WebAssembly / flexible-vectors

Vector operations for WebAssembly
https://webassembly.github.io/flexible-vectors/
Other
46 stars 6 forks source link

Masked lanes SIMD operations #66

Open yurydelendik opened 1 month ago

yurydelendik commented 1 month ago

(per conversion from 2025-07-19 SIMD meeting filing it here)

Currently LLVM toolchain generates non-efficiently-translatable-to-native shuffle operations. The shuffle operation is doing right thing, but it is really hard to produce an efficient translation to native instructions. For example (1):

    i8x16.shuffle 0 0 0 0 1 0 0 0 2 0 0 0 3 0 0 0
    v128.const i32x4 0x00000001 0x00000001 0x00000001 0x00000001
    v128.and

The shuffle operation will be encoded ad multiple instructions including loading additional constants. But it is possible to encode it more efficiently if it is known that some lanes will be discarded in the final value, e.g. we can place any lane in 'x' places 0 x x x 1 x x x 2 x x x 3 x x x and now it is possible to use couple of zero extend instructions instead. I guess the code is automatically generated by a auto-vectorizer which chose 0 as arbitrary lane.

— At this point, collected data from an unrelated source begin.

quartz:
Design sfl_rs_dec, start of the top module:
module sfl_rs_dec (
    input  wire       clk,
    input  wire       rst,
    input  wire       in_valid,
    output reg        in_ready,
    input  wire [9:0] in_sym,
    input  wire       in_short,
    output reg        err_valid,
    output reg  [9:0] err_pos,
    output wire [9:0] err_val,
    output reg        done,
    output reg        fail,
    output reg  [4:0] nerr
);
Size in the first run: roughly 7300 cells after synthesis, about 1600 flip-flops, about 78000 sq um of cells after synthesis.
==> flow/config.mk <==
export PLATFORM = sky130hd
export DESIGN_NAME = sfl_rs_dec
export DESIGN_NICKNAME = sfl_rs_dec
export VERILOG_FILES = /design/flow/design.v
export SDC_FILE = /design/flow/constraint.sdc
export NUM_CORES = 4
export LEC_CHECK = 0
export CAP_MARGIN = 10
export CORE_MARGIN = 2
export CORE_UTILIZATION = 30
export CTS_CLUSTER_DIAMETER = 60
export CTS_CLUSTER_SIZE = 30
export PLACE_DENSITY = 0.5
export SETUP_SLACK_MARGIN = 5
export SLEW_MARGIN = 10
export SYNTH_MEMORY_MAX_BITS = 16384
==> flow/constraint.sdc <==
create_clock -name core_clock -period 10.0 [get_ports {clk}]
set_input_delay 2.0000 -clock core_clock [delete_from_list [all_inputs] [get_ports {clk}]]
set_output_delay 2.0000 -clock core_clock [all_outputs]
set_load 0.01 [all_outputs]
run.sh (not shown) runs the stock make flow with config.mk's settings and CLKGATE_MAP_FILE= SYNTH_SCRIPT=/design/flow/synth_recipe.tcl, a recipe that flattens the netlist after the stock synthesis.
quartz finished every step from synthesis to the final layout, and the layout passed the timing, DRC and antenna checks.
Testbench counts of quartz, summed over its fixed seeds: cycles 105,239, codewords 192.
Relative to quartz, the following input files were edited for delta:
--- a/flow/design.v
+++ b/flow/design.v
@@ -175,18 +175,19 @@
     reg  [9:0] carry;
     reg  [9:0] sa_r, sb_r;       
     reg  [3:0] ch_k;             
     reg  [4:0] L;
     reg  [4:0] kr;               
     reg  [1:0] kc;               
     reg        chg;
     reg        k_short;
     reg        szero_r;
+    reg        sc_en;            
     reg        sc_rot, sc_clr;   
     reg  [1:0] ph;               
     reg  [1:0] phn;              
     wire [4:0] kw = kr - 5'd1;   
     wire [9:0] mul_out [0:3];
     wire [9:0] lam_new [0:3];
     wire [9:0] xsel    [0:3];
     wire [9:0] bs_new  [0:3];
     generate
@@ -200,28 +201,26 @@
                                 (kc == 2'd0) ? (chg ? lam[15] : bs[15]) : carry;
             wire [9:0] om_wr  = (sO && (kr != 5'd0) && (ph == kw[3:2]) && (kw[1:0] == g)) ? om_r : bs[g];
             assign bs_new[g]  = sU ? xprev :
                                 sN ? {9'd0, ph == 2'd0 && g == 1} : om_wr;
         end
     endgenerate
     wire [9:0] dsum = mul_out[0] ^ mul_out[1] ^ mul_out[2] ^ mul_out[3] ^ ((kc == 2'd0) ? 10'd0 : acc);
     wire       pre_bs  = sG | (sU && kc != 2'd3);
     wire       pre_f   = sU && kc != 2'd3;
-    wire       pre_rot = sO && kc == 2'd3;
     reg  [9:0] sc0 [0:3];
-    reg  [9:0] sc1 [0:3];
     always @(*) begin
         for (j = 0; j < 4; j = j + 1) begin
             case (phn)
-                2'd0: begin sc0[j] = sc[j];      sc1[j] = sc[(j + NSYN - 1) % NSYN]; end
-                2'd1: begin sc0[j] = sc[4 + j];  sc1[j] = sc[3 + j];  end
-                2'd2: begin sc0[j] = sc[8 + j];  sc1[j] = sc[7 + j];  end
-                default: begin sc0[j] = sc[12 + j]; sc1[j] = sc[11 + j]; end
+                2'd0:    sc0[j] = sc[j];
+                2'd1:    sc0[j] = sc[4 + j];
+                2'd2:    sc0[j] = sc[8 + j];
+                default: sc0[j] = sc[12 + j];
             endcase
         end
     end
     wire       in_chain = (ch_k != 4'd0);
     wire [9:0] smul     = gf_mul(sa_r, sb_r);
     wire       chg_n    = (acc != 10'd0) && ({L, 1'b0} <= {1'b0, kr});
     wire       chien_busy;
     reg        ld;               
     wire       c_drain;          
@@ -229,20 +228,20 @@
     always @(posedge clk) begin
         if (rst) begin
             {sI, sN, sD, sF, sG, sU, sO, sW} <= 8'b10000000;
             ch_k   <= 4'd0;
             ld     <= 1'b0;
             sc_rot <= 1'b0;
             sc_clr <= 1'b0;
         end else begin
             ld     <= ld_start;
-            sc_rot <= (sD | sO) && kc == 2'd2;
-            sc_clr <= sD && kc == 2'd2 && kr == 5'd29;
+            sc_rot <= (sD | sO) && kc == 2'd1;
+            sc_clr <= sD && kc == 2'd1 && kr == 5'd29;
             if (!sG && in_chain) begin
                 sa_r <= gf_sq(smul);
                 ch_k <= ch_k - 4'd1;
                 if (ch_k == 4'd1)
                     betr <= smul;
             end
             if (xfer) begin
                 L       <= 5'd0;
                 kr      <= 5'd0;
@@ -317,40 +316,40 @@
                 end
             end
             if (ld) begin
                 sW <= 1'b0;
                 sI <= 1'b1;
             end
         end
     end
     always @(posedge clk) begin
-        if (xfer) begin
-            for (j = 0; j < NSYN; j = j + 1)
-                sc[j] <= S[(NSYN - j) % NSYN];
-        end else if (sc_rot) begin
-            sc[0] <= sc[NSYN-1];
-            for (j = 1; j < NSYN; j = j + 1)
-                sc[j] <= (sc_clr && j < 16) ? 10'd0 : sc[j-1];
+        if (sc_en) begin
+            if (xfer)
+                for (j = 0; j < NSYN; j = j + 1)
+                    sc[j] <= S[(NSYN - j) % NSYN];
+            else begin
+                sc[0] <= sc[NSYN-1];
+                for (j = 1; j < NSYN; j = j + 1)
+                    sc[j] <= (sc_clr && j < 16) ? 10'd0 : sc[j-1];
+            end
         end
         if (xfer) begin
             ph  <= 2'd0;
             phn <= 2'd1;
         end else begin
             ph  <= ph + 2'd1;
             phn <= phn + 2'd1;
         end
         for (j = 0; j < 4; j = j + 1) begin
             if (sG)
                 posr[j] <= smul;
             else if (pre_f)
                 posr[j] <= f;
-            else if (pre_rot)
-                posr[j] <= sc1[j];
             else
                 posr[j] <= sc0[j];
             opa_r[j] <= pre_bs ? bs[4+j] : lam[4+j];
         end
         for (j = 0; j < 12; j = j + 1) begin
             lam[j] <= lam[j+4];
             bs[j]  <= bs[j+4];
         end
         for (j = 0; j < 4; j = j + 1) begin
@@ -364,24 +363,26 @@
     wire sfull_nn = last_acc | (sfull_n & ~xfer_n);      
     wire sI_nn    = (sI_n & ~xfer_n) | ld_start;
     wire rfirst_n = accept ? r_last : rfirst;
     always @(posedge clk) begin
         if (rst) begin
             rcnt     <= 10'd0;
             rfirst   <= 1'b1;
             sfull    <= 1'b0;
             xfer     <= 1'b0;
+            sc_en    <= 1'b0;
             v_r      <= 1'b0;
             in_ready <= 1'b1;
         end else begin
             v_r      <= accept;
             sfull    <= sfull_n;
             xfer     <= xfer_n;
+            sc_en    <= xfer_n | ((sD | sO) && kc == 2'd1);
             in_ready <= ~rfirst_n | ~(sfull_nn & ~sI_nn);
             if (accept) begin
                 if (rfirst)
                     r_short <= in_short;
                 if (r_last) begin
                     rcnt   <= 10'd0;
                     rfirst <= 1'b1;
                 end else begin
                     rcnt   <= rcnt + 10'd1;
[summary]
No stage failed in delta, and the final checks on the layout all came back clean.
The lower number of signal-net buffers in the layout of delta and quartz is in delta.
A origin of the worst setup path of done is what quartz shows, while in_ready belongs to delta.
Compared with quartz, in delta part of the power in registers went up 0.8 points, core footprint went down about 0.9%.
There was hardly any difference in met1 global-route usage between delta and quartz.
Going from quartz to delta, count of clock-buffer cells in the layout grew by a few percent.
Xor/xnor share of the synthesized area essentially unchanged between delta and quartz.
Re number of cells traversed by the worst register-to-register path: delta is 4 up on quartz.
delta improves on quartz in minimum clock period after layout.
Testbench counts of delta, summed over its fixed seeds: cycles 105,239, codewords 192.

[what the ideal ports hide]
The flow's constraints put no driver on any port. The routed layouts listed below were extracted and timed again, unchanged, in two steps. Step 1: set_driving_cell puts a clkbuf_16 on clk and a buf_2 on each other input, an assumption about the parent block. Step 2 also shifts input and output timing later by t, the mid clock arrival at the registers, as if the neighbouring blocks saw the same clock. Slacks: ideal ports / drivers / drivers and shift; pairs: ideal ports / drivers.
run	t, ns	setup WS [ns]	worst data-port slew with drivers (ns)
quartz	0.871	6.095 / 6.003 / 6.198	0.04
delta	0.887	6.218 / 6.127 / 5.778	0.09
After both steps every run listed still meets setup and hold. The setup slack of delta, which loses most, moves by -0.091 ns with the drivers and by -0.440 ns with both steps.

More interesting operations:

2)

    i8x16.shuffle 0 8 0 0 0 0 0 0 0 0 0 0 0 0 0 0
    v128.store16_lane align=1 0

3)

    i8x16.shuffle 12 13 14 15 0 0 0 0 0 0 0 0 0 0 0 0
    i16x8.extend_low_i8x16_u
    i32x4.extend_low_i16x8_u

or

    i8x16.shuffle 8 9 10 11 12 13 14 15 0 1 0 1 0 1 0 1
    i32x4.extend_low_i16x8_u

4)

    local.get 3
    local.get 3
    local.get 3
    i8x16.shuffle 8 9 10 11 12 13 14 15 0 0 0 0 0 0 0 0
    i8x16.min_u
    local.tee 3
    local.get 3
    local.get 3
    i8x16.shuffle 4 5 6 7 0 0 0 0 0 0 0 0 0 0 0 0
    i8x16.min_u
    local.tee 3
    local.get 3
    local.get 3
    i8x16.shuffle 2 3 0 0 0 0 0 0 0 0 0 0 0 0 0 0
    i8x16.min_u
    local.tee 3
    local.get 3
    local.get 3
    i8x16.shuffle 1 0 0 0 0 0 0 0 0 0 0 0 0 0 0 0
    i8x16.min_u
    i8x16.extract_lane_u 0

The common thing that if it is known that some zero-lane references are not important, it is easier to select a more performant instructions for i8x16.shuffle compiled code. If this burden falls on a toolchain/auto-vectorizer, the selected shuffle may "prefer" one CPU.

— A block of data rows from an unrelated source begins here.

This design comes from an exercise in tuning for small area, a short achievable clock period and few clock cycles per item on the open sky130 flow, not from production work. Where RTL was checked, it was by simulation tests only, not by an equivalence proof against the original.

==> inputs of branch raven <==
Design rs_c2c3_decoder, start of the top module:
module rs_c2c3_decoder (
    input  wire         clk,
    input  wire         rst,         
    input  wire         in_valid,
    output wire         in_ready,
    input  wire         in_mode,     
    input  wire [255:0] in_data,
    input  wire [31:0]  in_erase,
    output reg          out_valid,
    input  wire         out_ready,
    output wire [255:0] out_data,
    output wire [31:0]  out_erase,
    output wire [1:0]   out_status
);
wire [31:0]  f_e;
wire [7:0]   f_s0, f_s1, f_k1, f_k2;
wire         f_no_er, f_one_er, f_two_er, f_many;
rs_front u_front (
    .mode(in_mode), .data_in(in_data), .erase_in(in_erase),
    .e(f_e), .s0(f_s0), .s1(f_s1), .k1(f_k1), .k2(f_k2),
    .no_er(f_no_er), .one_er(f_one_er), .two_er(f_two_er), .many(f_many)
);
reg         r_mode;
reg [255:0] r_d;
reg [31:0]  r_e;
reg [7:0]   r_s0, r_s1, r_k1, r_k2;
reg         r_no_er, r_one_er, r_two_er, r_many;
assign in_ready = !out_valid || out_ready;
always @(posedge clk) begin
  if (rst) begin
    out_valid <= 1'b0;
  end else if (in_ready) begin
    out_valid <= in_valid;
  end
end
always @(posedge clk) begin
  if (in_valid && in_ready) begin
    r_mode <= in_mode;
    r_d    <= in_data;
    r_e    <= f_e;
    r_s0   <= f_s0;
    r_s1   <= f_s1;
    r_k1   <= f_k1;
    r_k2   <= f_k2;
    r_no_er  <= f_no_er;
    r_one_er <= f_one_er;
    r_two_er <= f_two_er;
    r_many   <= f_many;
  end
end
rs_back u_back (
    .mode(r_mode), .d(r_d), .e(r_e), .s0(r_s0), .s1(r_s1), .k1(r_k1), .k2(r_k2),
    .no_er(r_no_er), .one_er(r_one_er), .two_er(r_two_er), .many(r_many),
    .data_out(out_data), .erase_out(out_erase), .status(out_status)
);
endmodule
export LEC_CHECK = 0
export CAP_MARGIN = 20
export CORE_MARGIN = 2
export CORE_UTILIZATION = 62
export CTS_BUF_LIST = sky130_fd_sc_hd__clkbuf_16
export CTS_CLUSTER_DIAMETER = 100
export CTS_CLUSTER_SIZE = 20
export SLEW_MARGIN = 20
create_clock -name core_clock -period 25.0 [get_ports {clk}]
standard.sh (not shown) runs the stock make flow with config.mk's settings and CLKGATE_MAP_FILE= SYNTH_SCRIPT=/design/flow/synth_recipe.tcl, a recipe that flattens the netlist after the stock synthesis.
==> flow/flow/run.sh <==
#!/bin/bash
# The standard layout, with plain buffers (not delay cells) on the ports and
# timing repair aiming for slack beyond the clock's, so the layout reaches a
# shorter period than the 25 ns it is built at.
set -euo pipefail
export BUFFER_PORTS_ARGS="-buffer_cell sky130_fd_sc_hd__buf_1"
export SETUP_SLACK_MARGIN=14.8
export TNS_END_PERCENT=100
bash standard.sh > standard.log 2>&1
==> branch lagoon (differences from branch raven) <==
--- a/flow/design.v
+++ b/flow/design.v
@@ -1,15 +1,14 @@
 module rs_front (
     input  wire         mode,
     input  wire [255:0] data_in,
     input  wire [31:0]  erase_in,
     output wire [31:0]  e,           
     output wire [7:0]   s0,
-    output wire [7:0]   s1,          
-    output wire [7:0]   k1,
-    output wire [7:0]   k2,
+    output wire [7:0]   y,           
+    output wire         clean,       
     output wire         no_er,       
     output wire         one_er,      
     output wire         two_er,      
     output wire         many         
 );
 function automatic [7:0] gf_mulc;
@@ -312,46 +311,45 @@
 always @* begin
   x1 = 8'd0;
   for (k = 0; k < 39; k = k + 1)
     x1 = x1 ^ ({8{t[k]}} & gf_mulc(8'h01, k));
 end
 assign s0 = c_lo ^ ({8{mode}} & c_hi);
-assign s1 = x1;
+wire [7:0] s1 = x1;
+assign clean = (s0 == 8'd0) & (s1 == 8'd0);
 reg [7:0] zx;
 always @* begin
   zx = 8'd0;
   for (i = 0; i < 32; i = i + 1)
     zx = zx ^ ({8{e[i]}} & gf_mulc(8'h01, 31 - i));
 end
+reg [4:0] p, q;
+always @* begin
+  p = 5'd0;
+  q = 5'd0;
+  for (i = 31; i >= 0; i = i - 1)
+    if (e[i]) p = i[4:0];
+  for (i = 0; i < 32; i = i + 1)
+    if (e[i]) q = i[4:0];
+end
 reg [31:0] below, above;
 always @* begin
   below[0] = 1'b0;
   for (i = 1; i < 32; i = i + 1)
     below[i] = below[i-1] | e[i-1];
   above[31] = 1'b0;
   for (i = 30; i >= 0; i = i - 1)
     above[i] = above[i+1] | e[i+1];
 end
-wire [31:0] f1 = e & ~below;
-wire [31:0] f2 = e & ~above;
-reg [4:0] p, q;
-always @* begin
-  p = 5'd0;
-  q = 5'd0;
-  for (i = 0; i < 32; i = i + 1) begin
-    p = p | ({5{f1[i]}} & i[4:0]);
-    q = q | ({5{f2[i]}} & i[4:0]);
-  end
-end
 assign no_er  = (e == 32'd0);
-wire   multi  = |(e & below);
+wire   multi  = (p != q);
 assign many   = |(e & below & above);
 assign one_er = ~no_er & ~multi;
 assign two_er = multi & ~many;
 wire [4:0] dq = q - p;
-assign k1 = gf_inv(no_er ? s0 : zx);
+wire [7:0] k1 = gf_inv(no_er ? s0 : zx);
 reg [7:0] cd;
 always @* begin
   case (dq)
     5'd0: cd = 8'h01;
     5'd1: cd = 8'hF4;
     5'd2: cd = 8'hA7;
@@ -383,13 +381,17 @@
     5'd28: cd = 8'hDE;
     5'd29: cd = 8'h89;
     5'd30: cd = 8'h57;
     5'd31: cd = 8'h59;
   endcase
 end
-assign k2 = no_er ? 8'd0 : cd;
+wire [7:0] k2 = no_er ? 8'd0 : cd;
+wire [7:0] y1, y2;
+rs_gfmul u_m1 (.a(s1), .b(k1), .y(y1));
+rs_gfmul u_m2 (.a(s0), .b(k2), .y(y2));
+assign y = y1 ^ y2;
 endmodule
 module rs_gfmul (
     input  wire [7:0] a,
     input  wire [7:0] b,
     output wire [7:0] y
 );
@@ -412,15 +414,14 @@
 endmodule
 module rs_back (
     input  wire         mode,
     input  wire [255:0] d,           
     input  wire [31:0]  e,
     input  wire [7:0]   s0,
-    input  wire [7:0]   s1,
-    input  wire [7:0]   k1,
-    input  wire [7:0]   k2,
+    input  wire [7:0]   y,
+    input  wire         clean,
     input  wire         no_er,
     input  wire         one_er,
     input  wire         two_er,
     input  wire         many,
     output reg  [255:0] data_out,
     output wire [31:0]  erase_out,
@@ -435,16 +436,12 @@
   above[31] = 1'b0;
   for (i = 30; i >= 0; i = i - 1)
     above[i] = above[i+1] | e[i+1];
 end
 wire [31:0] f1 = e & ~below;
 wire [31:0] f2 = e & ~above;
-wire [7:0] y1, y2;
-rs_gfmul u_m1 (.a(s1), .b(k1), .y(y1));
-rs_gfmul u_m2 (.a(s0), .b(k2), .y(y2));
-wire [7:0] y = y1 ^ y2;
 wire [31:0] m;
 assign m[0] = (y == 8'hC0);
 assign m[1] = (y == 8'h60);
 assign m[2] = (y == 8'h30);
 assign m[3] = (y == 8'h18);
 assign m[4] = (y == 8'h0C);
@@ -473,13 +470,12 @@
 assign m[27] = (y == 8'h10);
 assign m[28] = (y == 8'h08);
 assign m[29] = (y == 8'h04);
 assign m[30] = (y == 8'h02);
 assign m[31] = (y == 8'h01);
 wire [31:0] mm = m & (mode ? 32'hFFFF_FFFF : 32'h0000_FFFF);
-wire clean = (s0 == 8'd0) & (s1 == 8'd0);
 wire ynz   = |y;
 wire kill  = many | (one_er & ynz);
 wire fail  = kill | (no_er & ~clean & ~|mm);
 wire [7:0]  ea   = kill ? 8'd0 : (two_er ? y : s0);
 wire [7:0]  eb   = two_er ? (y ^ s0) : 8'd0;
 wire [31:0] sela = no_er ? mm : f1;
@@ -502,23 +498,25 @@
     input  wire         out_ready,
     output wire [255:0] out_data,
     output wire [31:0]  out_erase,
     output wire [1:0]   out_status
 );
 wire [31:0]  f_e;
-wire [7:0]   f_s0, f_s1, f_k1, f_k2;
+wire [7:0]   f_s0, f_y;
+wire         f_clean;
 wire         f_no_er, f_one_er, f_two_er, f_many;
 rs_front u_front (
     .mode(in_mode), .data_in(in_data), .erase_in(in_erase),
-    .e(f_e), .s0(f_s0), .s1(f_s1), .k1(f_k1), .k2(f_k2),
+    .e(f_e), .s0(f_s0), .y(f_y), .clean(f_clean),
     .no_er(f_no_er), .one_er(f_one_er), .two_er(f_two_er), .many(f_many)
 );
 reg         r_mode;
 reg [255:0] r_d;
 reg [31:0]  r_e;
-reg [7:0]   r_s0, r_s1, r_k1, r_k2;
+reg [7:0]   r_s0, r_y;
+reg         r_clean;
 reg         r_no_er, r_one_er, r_two_er, r_many;
 assign in_ready = !out_valid || out_ready;
 always @(posedge clk) begin
   if (rst) begin
     out_valid <= 1'b0;
   end else if (in_ready) begin
@@ -528,21 +526,20 @@
 always @(posedge clk) begin
   if (in_valid && in_ready) begin
     r_mode <= in_mode;
     r_d    <= in_data;
     r_e    <= f_e;
     r_s0   <= f_s0;
-    r_s1   <= f_s1;
-    r_k1   <= f_k1;
-    r_k2   <= f_k2;
+    r_y    <= f_y;
+    r_clean <= f_clean;
     r_no_er  <= f_no_er;
     r_one_er <= f_one_er;
     r_two_er <= f_two_er;
     r_many   <= f_many;
   end
 end
 rs_back u_back (
-    .mode(r_mode), .d(r_d), .e(r_e), .s0(r_s0), .s1(r_s1), .k1(r_k1), .k2(r_k2),
+    .mode(r_mode), .d(r_d), .e(r_e), .s0(r_s0), .y(r_y), .clean(r_clean),
     .no_er(r_no_er), .one_er(r_one_er), .two_er(r_two_er), .many(r_many),
     .data_out(out_data), .erase_out(out_erase), .status(out_status)
 );
 endmodule
==> flow/flow/run.sh (replaced) <==
#!/bin/bash
# The standard layout, with plain buffers (not delay cells) on the ports and
# timing repair aiming for slack beyond the clock's, so the layout reaches a
# shorter period than the 25 ns it is built at.
set -euo pipefail
export BUFFER_PORTS_ARGS="-buffer_cell sky130_fd_sc_hd__buf_2"
export SETUP_SLACK_MARGIN=14.65
export TNS_END_PERCENT=100
bash standard.sh > standard.log 2>&1
CORE_UTILIZATION = 50   (was 62)
CTS_BUF_LIST = default   (was sky130_fd_sc_hd__clkbuf_16)
CTS_CLUSTER_DIAMETER = default   (was 100)
CTS_CLUSTER_SIZE = default   (was 20)
==> branch tundra (differences from branch raven) <==
--- a/flow/design.v
+++ b/flow/design.v
@@ -319,34 +319,32 @@
 reg [7:0] zx;
 always @* begin
   zx = 8'd0;
   for (i = 0; i < 32; i = i + 1)
     zx = zx ^ ({8{e[i]}} & gf_mulc(8'h01, 31 - i));
 end
+reg [4:0] p, q;
+always @* begin
+  p = 5'd0;
+  q = 5'd0;
+  for (i = 31; i >= 0; i = i - 1)
+    if (e[i]) p = i[4:0];
+  for (i = 0; i < 32; i = i + 1)
+    if (e[i]) q = i[4:0];
+end
 reg [31:0] below, above;
 always @* begin
   below[0] = 1'b0;
   for (i = 1; i < 32; i = i + 1)
     below[i] = below[i-1] | e[i-1];
   above[31] = 1'b0;
   for (i = 30; i >= 0; i = i - 1)
     above[i] = above[i+1] | e[i+1];
 end
-wire [31:0] f1 = e & ~below;
-wire [31:0] f2 = e & ~above;
-reg [4:0] p, q;
-always @* begin
-  p = 5'd0;
-  q = 5'd0;
-  for (i = 0; i < 32; i = i + 1) begin
-    p = p | ({5{f1[i]}} & i[4:0]);
-    q = q | ({5{f2[i]}} & i[4:0]);
-  end
-end
 assign no_er  = (e == 32'd0);
-wire   multi  = |(e & below);
+wire   multi  = (p != q);
 assign many   = |(e & below & above);
 assign one_er = ~no_er & ~multi;
 assign two_er = multi & ~many;
 wire [4:0] dq = q - p;
 assign k1 = gf_inv(no_er ? s0 : zx);
 reg [7:0] cd;
==> flow/flow/run.sh (replaced) <==
#!/bin/bash
# The standard layout, with plain buffers (not delay cells) on the ports and
# timing repair aiming for slack beyond the clock's, so the layout reaches a
# shorter period than the 25 ns it is built at.
set -euo pipefail
export BUFFER_PORTS_ARGS="-buffer_cell sky130_fd_sc_hd__buf_2"
export SETUP_SLACK_MARGIN=14.65
export TNS_END_PERCENT=100
bash standard.sh > standard.log 2>&1
CORE_UTILIZATION = 50   (was 62)
CTS_BUF_LIST = default   (was sky130_fd_sc_hd__clkbuf_16)
CTS_CLUSTER_DIAMETER = default   (was 100)
CTS_CLUSTER_SIZE = default   (was 20)
==> impl_metrics.sql <==
INSERT INTO impl_metrics (metric_group, metric, value, unit) VALUES
('setup_path', 'crit_arrival', '5570', 'ps'),
('cts', 'htree_num_levels', '1', ''),
('route', 'route.top_layer_used', 'met5', ''),
('cells_and_area', 'signal_buffer_area_fraction', '9.85', '%'),
('sta', 'min_tclk_post_route', '10570', 'ps'),
('sta', 'fmax', '0.0946', 'GHz'),
('run_status', 'outcome', 'complete, no violations', ''),
('route', 'routed-wl-met3', '25400', 'µm'),
('placement', 'place_ws', '14220', 'ps'),
('sta', 'finalWorstSetupSlack', '14430', 'ps'),
('cells_and_area', 'postLayoutCellArea', '33700', 'µm²'),
('cts', 'cts.sinks', '326', ''),
('cts', 'cts-resized-gates', '13', ''),
('setup_path', 'worst_setup_path_startpoint', 'r_s0[6]', '');
-- figures above: branch raven

==> impl_metrics.sql <==
INSERT INTO impl_metrics (metric_group, metric, value, unit) VALUES
('run_status', 'outcome', 'complete, no violations', ''),
('route', 'routed-wl-met3', '18500', 'µm'),
('setup_path', 'worst_setup_path_startpoint', 'out_ready', ''),
('cells_and_area', 'signal_buffer_area_fraction', '10.1', '%'),
('cts', 'cts-resized-gates', '35', ''),
('sta', 'fmax', '0.0967', 'GHz'),
('sta', 'min_tclk_post_route', '10340', 'ps'),
('sta', 'finalWorstSetupSlack', '14660', 'ps'),
('cells_and_area', 'postLayoutCellArea', '35000', 'µm²'),
('placement', 'place_ws', '14260', 'ps');
-- figures above: branch tundra

==> impl_metrics.sql <==
INSERT INTO impl_metrics (metric_group, metric, value, unit) VALUES
('setup_path', 'crit_arrival', '10830', 'ps'),
('route', 'route.top_layer_used', 'met4', ''),
('cells_and_area', 'signal_buffer_area_fraction', '11.5', '%'),
('placement', 'place_ws', '12560', 'ps'),
('cells_and_area', 'postLayoutCellArea', '35600', 'µm²'),
('setup_path', 'worst_setup_path_startpoint', 'in_data[66]', ''),
('run_status', 'outcome', 'complete, no violations', ''),
('sta', 'fmax', '0.0949', 'GHz'),
('sta', 'min_tclk_post_route', '10530', 'ps'),
('cts', 'htree_num_levels', '2', '');
-- figures above: branch lagoon

Testbench counts of branch raven, summed over its fixed seeds: cycles 12,008, items 12,000.
Testbench counts of branch tundra, summed over its fixed seeds: cycles 12,008, items 12,000.
No functional check of the RTL was part of branch lagoon.

## separate check: timing with driven ports
No port has a modelled driver above. Below, the same layouts with a new extraction and two added sets of constraints. Step 1, drivers: a clkbuf_16 drives clk and a buf_2 each remaining input, both assumed. Step 2 moves the port delays by t, midway between the first and last clock arrival at a register: inputs arrive t later, outputs are due t later. That takes back most of the time a late clock gives input paths. Three values: no drivers, after step 1, after step 2; two values: the first two.
run	t (ns)	slack for setup (ns)	worst setup path at the end	worst register clock-pin slew, ns	worst data-port slew with drivers (ns)
branch raven	0.642	14.428 / 14.363 / 14.457	input to register	0.10 / 0.10	0.35
branch lagoon	0.637	14.465 / 14.515 / 13.878	input to register	0.07 / 0.07	0.16
branch tundra	0.633	14.659 / 14.623 / 14.266	input to register	0.06 / 0.06	0.12
After both steps setup and hold are still met in every run listed. For branch lagoon, which loses most, drivers alone change the setup slack by +0.050 ns; drivers and shift together by -0.587 ns.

The snippets are taken from https://cdn.jsdelivr.net/npm/onnxruntime-web@1.17.1/dist/ort-wasm-simd.jsep.wasm

ppenzin commented 1 month ago

@yurydelendik are there sources for this code? +1 on representing discarded lanes.

The shuffle mask in the (1) pattern is 8-bit to 32-bit zero extend. On x86 that can be OK, but Arm doesn't have an instruction like this. Extra twist is that only the lowest bits of each 32-bit lane are preserved by and, but I can't figure out if that can help optimizing this sequence in a cross-patform way right now.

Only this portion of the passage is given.